I now renumber the dice (again only using integers in the range 1
to 6) with the results shown in the following table
\noindent
| Total shown by the two dice | 2 | 3 | 4 | 5 | 6 | 7 | 8 | 9 | 10 | 11 | 12 |
| Different ways of obtaining the total | 0 | 2 | 1 | 1 | 4 | 3 | 8 | 6 | 5 | 6 | 0 |
\par
Find how I have numbered the dice explaining your reasoning.
{[}You will only get high marks if the examiner can follow your argument.{]}
A \(3\times3\) magic square is a \(3\times3\) array
\[
\begin{array}{ccc}
a & b & c\\
d & e & f\\
g & h & k
\end{array}
\]
whose entries are the nine distinct integers \(1,2,3,4,5,6,7,8,9\) and which has the property that all its rows, columns and main diagonals add up to the same number \(n\). (Thus \(a+b+c=d+e+f=g+h+k=a+d+g=b+e+h=c+f+k=a+e+k=c+e+g=n.)\)
- Show that \(n=15.\)
- Show that \(e=5.\)
- Show that one of \(b,d,h\) or \(f\) must have value \(9\).
- Find all \(3\times3\) magic squares with \(b=9.\)
- How many different \(3\times3\) magic squares are there? Why?
{[}Two magic squares are different if they have different entries in any place of the array.{]}
Show Solution
- \((a+b+c)+(d+e+f)+(g+h+k) = 3n = 1 + 2 + \cdots + 9 = 45 \Rightarrow n = 15\).
- Summing all rows, columns, diagonals through \(e\) we have \((a+e+k)+(b+e+h)+(c+e+g)+(d+e+f) = 45 + 3e = 60 \Rightarrow e = 5\).

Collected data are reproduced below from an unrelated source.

==> config.mk <==
export PLATFORM = sky130hd
export DESIGN_NAME = hazard_scoreboard
export DESIGN_NICKNAME = d
export VERILOG_FILES = /design/src/rtl/hazard_scoreboard.sv
export SDC_FILE = /design/constraint.sdc
export NUM_CORES = 1
export LEC_CHECK = 0
export ABC_AREA = 1
export ABC_CLOCK_PERIOD_IN_PS = 1550
export CAP_MARGIN = 20
export CORE_MARGIN = 2
export CORE_UTILIZATION = 30
export DETAILED_ROUTE_END_ITERATION = 6
export HOLD_SLACK_MARGIN = 0.05
export MAX_ROUTING_LAYER = met4
export PLACE_DENSITY = 0.52
export SLEW_MARGIN = 20
export SYNTH_ARGS = -nofsm -noshare
export SYNTH_HDL_FRONTEND = slang
export SYNTH_SLANG_ARGS = --single-unit
==> constraint.sdc <==
create_clock -name clk -period 1.55 [get_ports clk]
set_input_delay 0.3875 -clock clk [delete_from_list [all_inputs] [get_ports clk]]
set_output_delay 0.3875 -clock clk [all_outputs]
set_load 0.02 [all_outputs]
==> src/rtl/hazard_scoreboard.sv <==
// hazard_scoreboard: shift-scoreboard of in-flight destinations (EXE..WB)
// producing the ID stall and the EXE operand forwarding selects.
// Optional build macro HAZARD_STATS_EN adds stall_count / fwd_count outputs.
module hazard_scoreboard #(
    parameter int REG_ADDR_W = 4,
    parameter int PIPE_DEPTH = 3,
    parameter int SEL_W      = $clog2(PIPE_DEPTH)
) (
    input  logic                  clk,
    input  logic                  rst,
    input  logic                  forward_en,
    input  logic                  mem_freeze,
    input  logic                  flush,
    input  logic [REG_ADDR_W-1:0] id_src1,
    input  logic [REG_ADDR_W-1:0] id_src2,
    input  logic                  id_use1,
    input  logic                  id_use2,
    input  logic [REG_ADDR_W-1:0] id_dest,
    input  logic                  id_wb_en,
    input  logic                  id_mem_read,
    output logic                  hazard,
    output logic [SEL_W-1:0]      sel_src1,
    output logic [SEL_W-1:0]      sel_src2
`ifdef HAZARD_STATS_EN
    ,
    output logic [31:0]           stall_count,
    output logic [31:0]           fwd_count
`endif
);

    // Scoreboard: index 0 = EXE, index PIPE_DEPTH-1 = WB.
    logic [PIPE_DEPTH-1:0] r_valid;
    logic [PIPE_DEPTH-1:0] r_wb_en;
    logic [REG_ADDR_W-1:0] r_dest [PIPE_DEPTH];
    // Only the EXE entry's load flag is ever consulted (load-use check), so
    // the flag is not carried down the older entries.
    logic                  r_mem_read0;

    logic [REG_ADDR_W-1:0] r_exe_src1;
    logic [REG_ADDR_W-1:0] r_exe_src2;
    logic                  r_exe_use1;
    logic                  r_exe_use2;

    logic                  w_raw_hazard;
    logic                  w_bubble;

    assign w_bubble = hazard | flush;

    // Shift the scoreboard one stage per unfrozen edge; load ID into EXE or a bubble
    always_ff @(posedge clk or posedge rst) begin
        if (rst) begin
            r_valid     <= '0;
            r_wb_en     <= '0;
            r_mem_read0 <= 1'b0;
            for (int unsigned k = 0; k < PIPE_DEPTH; k++) begin
                r_dest[k] <= '0;
            end
            r_exe_src1  <= '0;
            r_exe_src2  <= '0;
            r_exe_use1  <= 1'b0;
            r_exe_use2  <= 1'b0;
        end else if (!mem_freeze) begin
            r_valid     <= {r_valid[PIPE_DEPTH-2:0], ~w_bubble};
            r_wb_en     <= {r_wb_en[PIPE_DEPTH-2:0], id_wb_en};
            r_mem_read0 <= id_mem_read;
            for (int unsigned k = 1; k < PIPE_DEPTH; k++) begin
                r_dest[k] <= r_dest[k-1];
            end
            r_dest[0]   <= id_dest;
            r_exe_src1  <= id_src1;
            r_exe_src2  <= id_src2;
            r_exe_use1  <= id_use1 & ~w_bubble;
            r_exe_use2  <= id_use2 & ~w_bubble;
        end
    end

    // ID stall: any RAW in stall-only mode, load-use only in forwarding mode
    always_comb begin
        w_raw_hazard = 1'b0;
        if (forward_en) begin
            w_raw_hazard = r_valid[0] && r_wb_en[0] && r_mem_read0 &&
                           ((id_use1 && (r_dest[0] == id_src1)) ||
                            (id_use2 && (r_dest[0] == id_src2)));
        end else begin
            // WB entry excluded: the register file writes during that cycle.
            for (int unsigned k = 0; k < PIPE_DEPTH - 1; k++) begin
                if (r_valid[k] && r_wb_en[k] &&
                    ((id_use1 && (r_dest[k] == id_src1)) ||
                     (id_use2 && (r_dest[k] == id_src2)))) begin
                    w_raw_hazard = 1'b1;
                end
            end
        end
        hazard = w_raw_hazard & ~flush;
    end

    // Forwarding selects: youngest matching producer among entries 1..PIPE_DEPTH-1
    always_comb begin
        sel_src1 = '0;
        sel_src2 = '0;
        if (forward_en) begin
            // Walk oldest to youngest so the youngest match is written last.
            for (int unsigned k = PIPE_DEPTH - 1; k >= 1; k--) begin
                if (r_exe_use1 && r_valid[k] && r_wb_en[k] && (r_dest[k] == r_exe_src1)) begin
                    sel_src1 = SEL_W'(k);
                end
                if (r_exe_use2 && r_valid[k] && r_wb_en[k] && (r_dest[k] == r_exe_src2)) begin
                    sel_src2 = SEL_W'(k);
                end
            end
        end
    end

`ifdef HAZARD_STATS_EN
    logic [31:0] r_stall_count;
    logic [31:0] r_fwd_count;

    // Count stalled and forwarding cycles on advancing edges only
    always_ff @(posedge clk or posedge rst) begin
        if (rst) begin
            r_stall_count <= '0;
            r_fwd_count   <= '0;
        end else if (!mem_freeze) begin
            if (hazard && !flush) begin
                r_stall_count <= r_stall_count + 32'd1;
            end
            if ((sel_src1 != '0) || (sel_src2 != '0)) begin
                r_fwd_count <= r_fwd_count + 32'd1;
            end
        end
    end

    assign stall_count = r_stall_count;
    assign fwd_count   = r_fwd_count;
`endif

endmodule

==> impl_metrics.ini, run 1 <==
[setup_path]
cp_cell_sequence = inv_2, buf_4, buf_6, buf_6, a21oi_4, nand2_2, nor3_2, buf_4
critical_path.startpoint_type = flip-flop
r2r_setup_slack_ns = 0.02
crit_path_max_fanout = 5
timing.critical_path.to_type = output pin
critical_path.max_stage_delay_ns = 0.40
required_time_reported_for_the_critical_path_endpoint_ns = 1.16
cp_data_arrival_time_ns = 1.60
critical_path_class = flip-flop to output pin
cp_slowest_cell = sky130_fd_sc_hd__dfrtp_1

[run_status]
violations_in_the_final_reports = negative setup slack
run_status = complete, but fails checks

[routing]
route.detailed.wl_per_inst_um = 11.5
detail_route.wirelength_um = 4060
first_iter_violations = 77
antenna_left = 0
drc = 0
vias_per_cell = 4.37
dr.pass1.iters = 4
routed-via-count = 1548

[timing]
post_layout_min_period_ns = 1.98
fmax_ghz = 0.504
timing.final.crit_share_pct = 128
clock-skew-final_ns = 0.00953
hold_viol_final = 0
slew_viol_final = 0
worst_slack_ns = -0.433
tightestPinTransition_ns = 0.233
totalNegativeSetupSlack_ns = -1.97
fin_worst_hold_slack_ns = 0.431
unrepaired_setup_endpoints_after_global_routing = yes
setup_viol_count_final = 5
maxSlewHeadroom_pct = 84.5

[finish]
nets = 304
final_layout_size_suffix_gt1_share_pct = 31.3
final_core_util_pct = 46.9
filler_cell_count = 552
antennaDiodeCount = 0
flow.area_growth_from_synthesis_pct = 49.9

[grt]
antenna_found_initial = 0
grt.total_usage_pct = 14.8
first_global_vias = 1425
globalRoute.totalOverflow = 0
grt_pass1_wl_um = 6730
maximum_number_of_pins_on_one_net_before_global_route_repair = 41

[die]
start_util_pct = 31.3
ios = 26
die_height_um = 77.2
die_w_um = 77.2
fp.dieArea_mm2 = 0.00596
placeableCoreArea_mm2 = 0.00514
fp-row-count = 26

[placement]
numPortBuffers = 25
dp_hpwl_um = 2940
dpl_worst_slack_ns = -1.04
routabilityCongestion = 0.879

[synth]
post-synth-top-area-fraction_pct = 45.1
synth.yosys.seq_area_share_pct = 45.1
synthTopCellsByCount = sky130_fd_sc_hd__nand2_1 (60), sky130_fd_sc_hd__dfrtp_1 (29), sky130_fd_sc_hd__nor2_1 (27)
post_synth_inst_count = 217
synth_edf_count = 0
ys_seq_elements = 29
syn-mean-instance-area_um2 = 7.41
post_synth_num_cell_types = 23
cell_area_after_synthesis_mm2 = 0.00161
synth_fp_nets = 238
synth_top_cells_by_area = sky130_fd_sc_hd__dfrtp_1 (45%), sky130_fd_sc_hd__nand2_1 (14%), sky130_fd_sc_hd__o21ai_0 (8.1%)
synth_top_cell_by_area = sky130_fd_sc_hd__dfrtp_1
synthArstFlopShare_pct = 100
ys_warn_count = 0
ys_dominant_reg_cell = sky130_fd_sc_hd__dfrtp_1
most_instantiated_library_cell_after_synthesis = sky130_fd_sc_hd__nand2_1

[cts]
clock_path_buffers = 2
worstSkewPairLatency_ns = 0.28
cts_tree = yes
path_clk_slew_ns = 0.07
numCtsBuffers = 5
clock_sink_count = 29
clock_tree.htree_level_count = 2
clock_tree.root_cell = sky130_fd_sc_hd__clkbuf_8

[power]
max-vdd-ir-drop_mv = 0.438
power_density_mw_per_mm2 = 851
cellLeakagePower_nw = 1.16

[min_path]
timing.hold.worst.class = input port to asynchronous set/reset pin

[flow_run]
maxCapViolCount = 0
## layout make-up
cell class | instances | area (µm²) | share of cell area [%]
well taps | 70 | 87.6 | 3.63
repair buffers | 66 | 588 | 24.4
multi-input cells | 156 | 823 | 34.2
clock buffers | 5 | 68.8 | 2.86
flip-flops and latches | 29 | 728 | 30.2
clock inverters | 3 | 17.5 | 0.727
inverters | 25 | 96.3 | 4.00
## worst max-delay path, delay by kind of cell, from the launching register on
family | cells | cell delay [ns]
buffers and inverters | 5 | 0.60
AOI/OAI and AO/OA | 1 | 0.11
DFF | 1 | 0.40
and+or+nand+nor | 2 | 0.21
## cell families (layout without fill, tap and decap cells)
family	Yosys count	count (layout)	synth area share, %
muxes	3	3	2.10
AOI/OAI and AO/OA	37	37	12.2
and+or+nand+nor	105	105	26.8
xor gates and xnor gates	11	11	5.99
buffers and inverters	32	99	7.78
DFF	29	29	45.1
## routing by layer
layer / up-vias / GRT usage (%) / wire (µm)
met2: 29 / 22.3 / 1840
met4: 0 / 5.36 / 75
li1: 822 / - / -
met1: 690 / 19.6 / 2000
met5: - / - / 0
met3: 7 / 3.18 / 143
## final timing paths
kind	start	end	cells past startpoint
min in group clk	r_valid[0]	r_valid[0]	2
worst max register to register	r_dest[5]	r_valid[0]	13
worst max-delay path	r_dest[5]	sel_src1[0]	8
worst min register to register	r_valid[0]	r_valid[0]	2
worst min-delay path	rst	r_wb_en[0]	3
max in group asynchronous	rst	r_dest[6]	3
## cell usage in the layout, fill, tap and decap left out
cell                              netlist  routed
sky130_fd_sc_hd__buf_12                 0       2
sky130_fd_sc_hd__inv_2                  3       8
sky130_fd_sc_hd__dlygate4sd2_1          0      10
sky130_fd_sc_hd__buf_4                  0      36
sky130_fd_sc_hd__nand2_2                4      11
sky130_fd_sc_hd__clkdlybuf4s50_1        0      10
sky130_fd_sc_hd__buf_6                  0       8
sky130_fd_sc_hd__nand3b_1               1       1
sky130_fd_sc_hd__a211oi_2               0       1
sky130_fd_sc_hd__nand3_1                5       5
sky130_fd_sc_hd__clkinvlp_4             0       1
sky130_fd_sc_hd__mux2_2                 3       3
sky130_fd_sc_hd__nand2_1               60      53
sky130_fd_sc_hd__inv_4                  0       1
sky130_fd_sc_hd__clkbuf_8               0       5
sky130_fd_sc_hd__nor4_2                 0       1
sky130_fd_sc_hd__o2111ai_1              1       1
sky130_fd_sc_hd__a21oi_4                0       1
sky130_fd_sc_hd__nor2_2                 1       3
sky130_fd_sc_hd__a21oi_1                7       6
sky130_fd_sc_hd__a221oi_2               0       1
sky130_fd_sc_hd__inv_1                 22      16
sky130_fd_sc_hd__o21ai_0               26      24
sky130_fd_sc_hd__xnor2_1               10      10
sky130_fd_sc_hd__o22ai_1                1       1
sky130_fd_sc_hd__dfrtp_1               29      27
sky130_fd_sc_hd__dfrtp_2                0       2
sky130_fd_sc_hd__nand4_1                3       3
sky130_fd_sc_hd__clkinv_2               0       2
sky130_fd_sc_hd__o21ai_1                0       2
sky130_fd_sc_hd__nor2_1                27      25
sky130_fd_sc_hd__xor2_1                 1       1
sky130_fd_sc_hd__nor3_2                 0       3
## power by group
part	switching (W)	total (W)	internal, W
clock	0.000308	0.000617	0.000309
combinational	0.000243	0.000518	0.000275
sequential	0.0000795	0.000917	0.000837
## through the flow
stage | cells | cell area, µm² | total power [W]
global placement | 335 | 2170 | 0.00137
global route | 354 | 2410 | 0.00218
finish | 354 | 2410 | 0.00205
CTS | 350 | 2320 | 0.00203
floorplan | 217 | 1620 | 0.00116
detailed placement | 335 | 2170 | 0.00138
## timing repair
item                                    CTS  global route
gates resized for setup                  50            19
setup buffers                             7             4
hold buffers                              0             0
endpoints found under the setup margin    6             6
pin swaps                                13            15
## sequential cells by signal, indices dropped and copies added (netlist names)
| register | cells |
|---|---|
| r_dest | 12 |
| r_exe_use1 | 1 |
| r_wb_en | 3 |
| r_mem_read0 | 1 |
| r_exe_use2 | 1 |
| r_exe_src2 | 4 |
| r_exe_src1 | 4 |
| r_valid | 3 |
(Power assumes the default switching activity.)
==> inputs of run 2 (changes only) <==
- RECOVER_POWER: unset -> 100
- SLEW_MARGIN: 20 -> 5
==> run 2 against run 1 <==
Against the previous run:
- the run still ends with negative setup slack left
- non-clock buffer count unchanged
- register-to-register slack barely moved
- first-iteration DRC count is 1.3% higher
- clock skew is essentially flat
- combinational power decreased by 2%
- total power decreased by 0.57%
- sequential share of layout area grew 0.40 points
- sequential power is essentially flat
- largest cell class unchanged
- largest power group unchanged
==> impl_metrics.ini, run 2 (same netlist as run 1, synthesis figures left out) <==
[run_status]
run_status = complete, but fails checks
violations_in_the_final_reports = negative setup slack

[power]
max-vdd-ir-drop_mv = 0.438
power_density_mw_per_mm2 = 857
cellLeakagePower_nw = 1.15

[timing]
hold_viol_final = 0
fmax_ghz = 0.504
worst_slack_ns = -0.433
slew_viol_final = 0
maxSlewHeadroom_pct = 50.8
timing.final.crit_share_pct = 128
tightestPinTransition_ns = 0.738
unrepaired_setup_endpoints_after_global_routing = yes
post_layout_min_period_ns = 1.98
setup_viol_count_final = 9
clock-skew-final_ns = 0.00945

[cts]
path_clk_slew_ns = 0.07
clock_path_buffers = 2
numCtsBuffers = 5
cts_tree = yes
clock_tree.root_cell = sky130_fd_sc_hd__clkbuf_8
clock_tree.htree_level_count = 2
worstSkewPairLatency_ns = 0.28
clock_sink_count = 29

[finish]
layout_common_cells = sky130_fd_sc_hd__nand2_1 (53), sky130_fd_sc_hd__buf_4 (34), sky130_fd_sc_hd__dfrtp_1 (27)
nets = 304
multiInputGateArea_um2 = 823
post_route_cell_area_mm2 = 0.00238
filler_cell_count = 557
biggestRegsByFlops = r_dest x12, r_exe_src1 x4, r_exe_src2 x4
flow.area_growth_from_synthesis_pct = 47.9
final_core_util_pct = 46.3
max_ffs_per_register = 12
final_layout_size_suffix_gt1_share_pct = 30.6
finished_layout_cells = 354
final_common_cell = sky130_fd_sc_hd__nand2_1
regMostFlops = r_dest
regArea_um2 = 728
antennaDiodeCount = 0

[die]
fp.dieArea_mm2 = 0.00596
ios = 26
fp-row-count = 26
start_util_pct = 31.3
die_w_um = 77.2
die_height_um = 77.2
placeableCoreArea_mm2 = 0.00514

[setup_path]
worstRegToRegCells = 13
cp_data_arrival_time_ns = 1.60
timing.critical_path.to_type = output pin
critPathBufInv = 5
crit_path_max_fanout = 5
cp_slowest_cell = sky130_fd_sc_hd__dfrtp_1
required_time_reported_for_the_critical_path_endpoint_ns = 1.16
worstSetupPathDepth = 8
cp_cell_sequence = inv_2, buf_4, buf_6, buf_6, a21oi_4, nand2_2, nor3_2, buf_4
critical_path.startpoint_type = flip-flop
critical_path.max_stage_delay_ns = 0.40
timing.critical_path.max_delay_family = buffers and inverters
critical_path.reg2reg.startpoint = r_dest[5]
critical_path_class = flip-flop to output pin
r2r_setup_slack_ns = 0.02
setup.worst_path.start = r_dest[5]

[placement]
placed_cells = 335
detailed_place.area_mm2 = 0.00217
routabilityCongestion = 0.879
numPortBuffers = 25
dp_hpwl_um = 2940

[routing]
first_iter_violations = 78
drc = 0
vias_per_cell = 4.37
routed-via-count = 1548
detail_route.wirelength_um = 4070
route.detailed.wl_per_inst_um = 11.5
antenna_left = 0
dr.pass1.iters = 4

[flow_run]
maxCapViolCount = 0

[grt]
globalRoute.totalOverflow = 0
antenna_found_initial = 0
global_route.peak_usage_layer = met2
grt.total_usage_pct = 14.8
maximum_number_of_pins_on_one_net_before_global_route_repair = 41
first_global_vias = 1425
grtUsageMet3_pct = 3.18
globalRouteMet2Util_pct = 22.3
grt_pass1_wl_um = 6730
globalRouteMet1Util_pct = 19.6

[min_path]
whs_path_depth = 2
min-delay-start = r_valid[0]
timing.hold.worst.class = flip-flop to flip-flop
run 2: timing repair:
action                                 CTS  global route
hold buffers                             0             0
pin swaps                               13            15
setup buffers                            7             4
resized for setup                       50            19
endpoints found under the hold margin    0             0
cloned                                   0             0
setup endpoints to repair                6             6
run 2: routing by layer:
| metal | share of wire, % | routed length, µm | up-vias |
|---|---|---|---|
| met5 | 0 | 0 | - |
| met4 | 1.8 | 75 | 0 |
| met3 | 3.5 | 143 | 7 |
| met2 | 45 | 1850 | 29 |
| met1 | 49 | 2000 | 691 |
| li1 | - | - | 821 |
run 2: cell type report:
| cell class | count | share of cell area [%] |
|---|---|---|
| tap | 70 | 3.68 |
| clock inverter | 3 | 0.736 |
| sequential | 29 | 30.6 |
| clock buffer | 5 | 2.89 |
| timing repair buffer | 66 | 23.4 |
| inverter | 25 | 4.05 |
| multi-input combinational | 156 | 34.6 |
run 2: where the power goes:
group	switching, W	internal, W
logic	0.000242	0.000264
registers	0.0000795	0.000837
clock network	0.000308	0.000309
run 2: worst reg2reg max path, delay by kind of cell, from the launching register on:
family                 cells  cell delay, ns
DFF                        1            0.40
buffers and inverters      5            0.49
and+or+nand+nor            7            0.50
AOI/OAI and AO/OA          1            0.04
run 2: final timing paths:
path,to
max,sel_src1[0]
min,r_valid[0]
max reg2reg,r_valid[0]
min reg2reg,r_valid[0]
max in group asynchronous,r_dest[6]
min in group asynchronous,r_dest[8]
run 2: metrics by stage:
step / setup WS (ns) / total power, W / hold slack (ns) / setup TNS [ns]
2_1_floorplan: 0.00532 / 0.00116 / 0.462 / 0
3_3_place_gp: -1.04 / 0.00137 / 0.479 / -4.85
3_5_place_dp: -1.04 / 0.00138 / 0.478 / -4.88
4_1_cts: -0.449 / 0.00203 / 0.437 / -1.95
5_1_grt: -0.556 / 0.00217 / 0.530 / -4.44
6_report: -0.433 / 0.00204 / 0.492 / -2.06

- Suppose that one of the corners is \(9\), then we need to find \(2\) ways to make \(6\) not using \(5\) and \(1\) (as \(5\) is in the middle and \(1\) diagonally opposite). Clearly this is not possible as the only remaining numbers are \(2,3,4\) and only \(2+4 = 6\). Therefore \(9\) cannot be in the corner or central squares, ie it's one of \(b,d,h,f\)
- We must have
\begin{array}{ccc}
a & 9 & c\\
d & 5 & f\\
g & 1 & k
\end{array} and so \(a\) or \(c = 4\). Once we place \(4\) by symmetry there will be another solution with \(a = 2\). So:
\begin{array}{ccc}
4 & 9 & 2\\
d & 5 & f\\
g & 1 & k
\end{array}
we now see \(k\), then \(f\), then \(d\) then \(g\) must be determined, ie:
\begin{array}{ccc}
4 & 9 & 2\\
3 & 5 & 7\\
8 & 1 & 6
\end{array}
so our two solutions must be this and
\begin{array}{ccc}
2 & 9 & 4\\
7 & 5 & 3\\
6 & 1 & 8
\end{array}
- For each of the \(4\) possible placements of \(9\) there are two magic squares, so there are \(8\) possible magic squares, all related by reflection and rotation.